[Saved entries]
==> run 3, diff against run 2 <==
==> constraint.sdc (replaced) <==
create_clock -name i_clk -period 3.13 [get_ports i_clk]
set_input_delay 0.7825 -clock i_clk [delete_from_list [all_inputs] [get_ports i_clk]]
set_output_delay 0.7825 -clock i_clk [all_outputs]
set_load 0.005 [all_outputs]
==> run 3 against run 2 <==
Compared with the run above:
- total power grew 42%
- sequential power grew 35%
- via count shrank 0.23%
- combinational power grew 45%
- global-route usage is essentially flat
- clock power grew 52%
## src/rtl/uart_transmitter_if.sv

```systemverilog
// Data-bus port of the UART transmitter: the CPU-side register access group.
// The master drives address/data/strobe; the slave returns the registered read word.
interface uart_transmitter_if;
    logic [3:0]  data_addr;
    logic [31:0] data_in;
    logic        write_enable;
    logic [1:0]  window_size;
    logic [31:0] data_out;

    modport master (
        output data_addr,
        output data_in,
        output write_enable,
        output window_size,
        input  data_out
    );

    modport slave (
        input  data_addr,
        input  data_in,
        input  write_enable,
        input  window_size,
        output data_out
    );
endinterface

```

## src/rtl/uart_transmitter.sv

```systemverilog
// Memory-mapped 8N1 UART transmitter: CPU writes bytes into a FIFO, a frame FSM
// shifts them out LSB first at CLKS_PER_BIT clocks per bit with no gap between frames.
module uart_transmitter #(
    parameter int CLKS_PER_BIT    = 434,
    parameter int FIFO_DEPTH_LOG2 = 3
) (
    input  logic                clk,
    input  logic                rst_n,
    uart_transmitter_if.slave   bus,
    output logic                uart_tx,
    output logic                busy,
    output logic [1:0]          fsm_state
);
    localparam int DEPTH = 1 << FIFO_DEPTH_LOG2;
    localparam int PW    = FIFO_DEPTH_LOG2;
    localparam int CW    = FIFO_DEPTH_LOG2 + 1;
    localparam int CNT_W = (CLKS_PER_BIT > 1) ? $clog2(CLKS_PER_BIT) : 1;
    localparam logic [CNT_W-1:0] CNT_LAST = CNT_W'(CLKS_PER_BIT - 1);
    localparam logic [CW-1:0]    CNT_FULL = CW'(DEPTH);

    typedef enum logic [1:0] {
        IDLE  = 2'd0,
        START = 2'd1,
        DATA  = 2'd2,
        STOP  = 2'd3
    } state_t;

    state_t            state;
    state_t            state_next;
    logic [7:0]        fifo_mem [DEPTH];
    logic [PW-1:0]     wr_ptr;
    logic [PW-1:0]     rd_ptr;
    logic [CW-1:0]     count;
    logic              overflow;
    logic [CNT_W-1:0]  baud_cnt;
    logic [2:0]        bit_idx;
    logic [7:0]        shift;
    logic              tx_bit;
    logic              pop;
    logic              push_req;
    logic              push;
    logic              clear_ovf;
    logic              full;
    logic              empty;
    logic              baud_done;
    logic [31:0]       status;
    logic              unused_bits;

    assign unused_bits = ^{bus.window_size, bus.data_in[31:8], bus.data_addr[1:0]};

    // Register decode: word address 0 is TXDATA, 1 is STATUS, 2/3 reserved.
    assign push_req  = bus.write_enable && (bus.data_addr[3:2] == 2'd0);
    assign clear_ovf = bus.write_enable && (bus.data_addr[3:2] == 2'd1) && bus.data_in[3];
    assign full      = (count == CNT_FULL);
    assign empty     = (count == '0);
    // Full is judged on the pre-edge count, so a concurrent pop never rescues a push.
    assign push      = push_req && !full;
    assign baud_done = (baud_cnt == CNT_LAST);

    always_ff @(posedge clk) begin
        if (push) begin
            fifo_mem[wr_ptr] <= bus.data_in[7:0];
        end
    end

    always_ff @(posedge clk) begin
        if (!rst_n) begin
            wr_ptr   <= '0;
            rd_ptr   <= '0;
            count    <= '0;
            overflow <= 1'b0;
        end else begin
            if (push) begin
                wr_ptr <= wr_ptr + 1'b1;
            end
            if (pop) begin
                rd_ptr <= rd_ptr + 1'b1;
            end
            case ({push, pop})
                2'b10:   count <= count + 1'b1;
                2'b01:   count <= count - 1'b1;
                default: count <= count;
            endcase
            if (push_req && full) begin
                overflow <= 1'b1;
            end else if (clear_ovf) begin
                overflow <= 1'b0;
            end
        end
    end

    always_ff @(posedge clk) begin
        if (!rst_n) begin
            state <= IDLE;
        end else begin
            state <= state_next;
        end
    end

    always_comb begin
        state_next = state;
        pop        = 1'b0;
        tx_bit     = 1'b1;
        case (state)
            IDLE: begin
                if (!empty) begin
                    pop        = 1'b1;
                    state_next = START;
                end
            end
            START: begin
                tx_bit = 1'b0;
                if (baud_done) begin
                    state_next = DATA;
                end
            end
            DATA: begin
                tx_bit = shift[0];
                if (baud_done && (bit_idx == 3'd7)) begin
                    state_next = STOP;
                end
            end
            STOP: begin
                // Chain straight into the next start bit when more data is queued.
                if (baud_done) begin
                    if (!empty) begin
                        pop        = 1'b1;
                        state_next = START;
                    end else begin
                        state_next = IDLE;
                    end
                end
            end
            default: state_next = IDLE;
        endcase
    end

    always_ff @(posedge clk) begin
        if (!rst_n) begin
            baud_cnt <= '0;
            bit_idx  <= '0;
            shift    <= '0;
        end else begin
            if ((state == IDLE) || (state_next != state) || baud_done) begin
                baud_cnt <= '0;
            end else begin
                baud_cnt <= baud_cnt + 1'b1;
            end
            if (pop) begin
                shift <= fifo_mem[rd_ptr];
            end else if ((state == DATA) && baud_done) begin
                shift <= {1'b0, shift[7:1]};
            end
            if (state == START) begin
                bit_idx <= '0;
            end else if ((state == DATA) && baud_done) begin
                bit_idx <= bit_idx + 1'b1;
            end
        end
    end

    // Status word; the count field is 4 bits wide, sized for depths up to 8.
    always_comb begin
        status       = '0;
        status[0]    = full;
        status[1]    = empty;
        status[2]    = (state != IDLE);
        status[3]    = overflow;
        status[11:8] = 4'(count);
    end

    always_ff @(posedge clk) begin
        if (!rst_n) begin
            bus.data_out <= '0;
        end else begin
            case (bus.data_addr[3:2])
                2'd1:    bus.data_out <= status;
                default: bus.data_out <= '0;
            endcase
        end
    end

    assign uart_tx   = tx_bit;
    assign busy      = !empty || (state != IDLE);
    assign fsm_state = state;
endmodule

```

## src/flat_wrapper.sv

```systemverilog
// flat-port wrapper written by rule: the top's interface ports become plain ports
module uart_transmitter_flat 
#(
    parameter int CLKS_PER_BIT    = 434,
    parameter int FIFO_DEPTH_LOG2 = 3
)
  (clk, rst_n, uart_tx, busy, fsm_state, bus_data_addr, bus_data_in, bus_write_enable, bus_window_size, bus_data_out);
  uart_transmitter_if bus_i ();
  input  logic clk;
  input  logic rst_n;
  output logic uart_tx;
  output logic busy;
  output logic [1:0] fsm_state;
  input wire logic [$bits(bus_i.data_addr)-1:0] bus_data_addr;
  input wire logic [$bits(bus_i.data_in)-1:0] bus_data_in;
  input wire logic [$bits(bus_i.write_enable)-1:0] bus_write_enable;
  input wire logic [$bits(bus_i.window_size)-1:0] bus_window_size;
  output wire logic [$bits(bus_i.data_out)-1:0] bus_data_out;
  assign bus_i.data_addr = bus_data_addr;
  assign bus_i.data_in = bus_data_in;
  assign bus_i.write_enable = bus_write_enable;
  assign bus_i.window_size = bus_window_size;
  assign bus_data_out = bus_i.data_out;
  uart_transmitter #(.CLKS_PER_BIT(CLKS_PER_BIT), .FIFO_DEPTH_LOG2(FIFO_DEPTH_LOG2)) u_core (.clk(clk), .rst_n(rst_n), .bus(bus_i), .uart_tx(uart_tx), .busy(busy), .fsm_state(fsm_state));
endmodule
```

Task brief » Work out how many lines above include the string "into", then give that number alone.

Result below » 2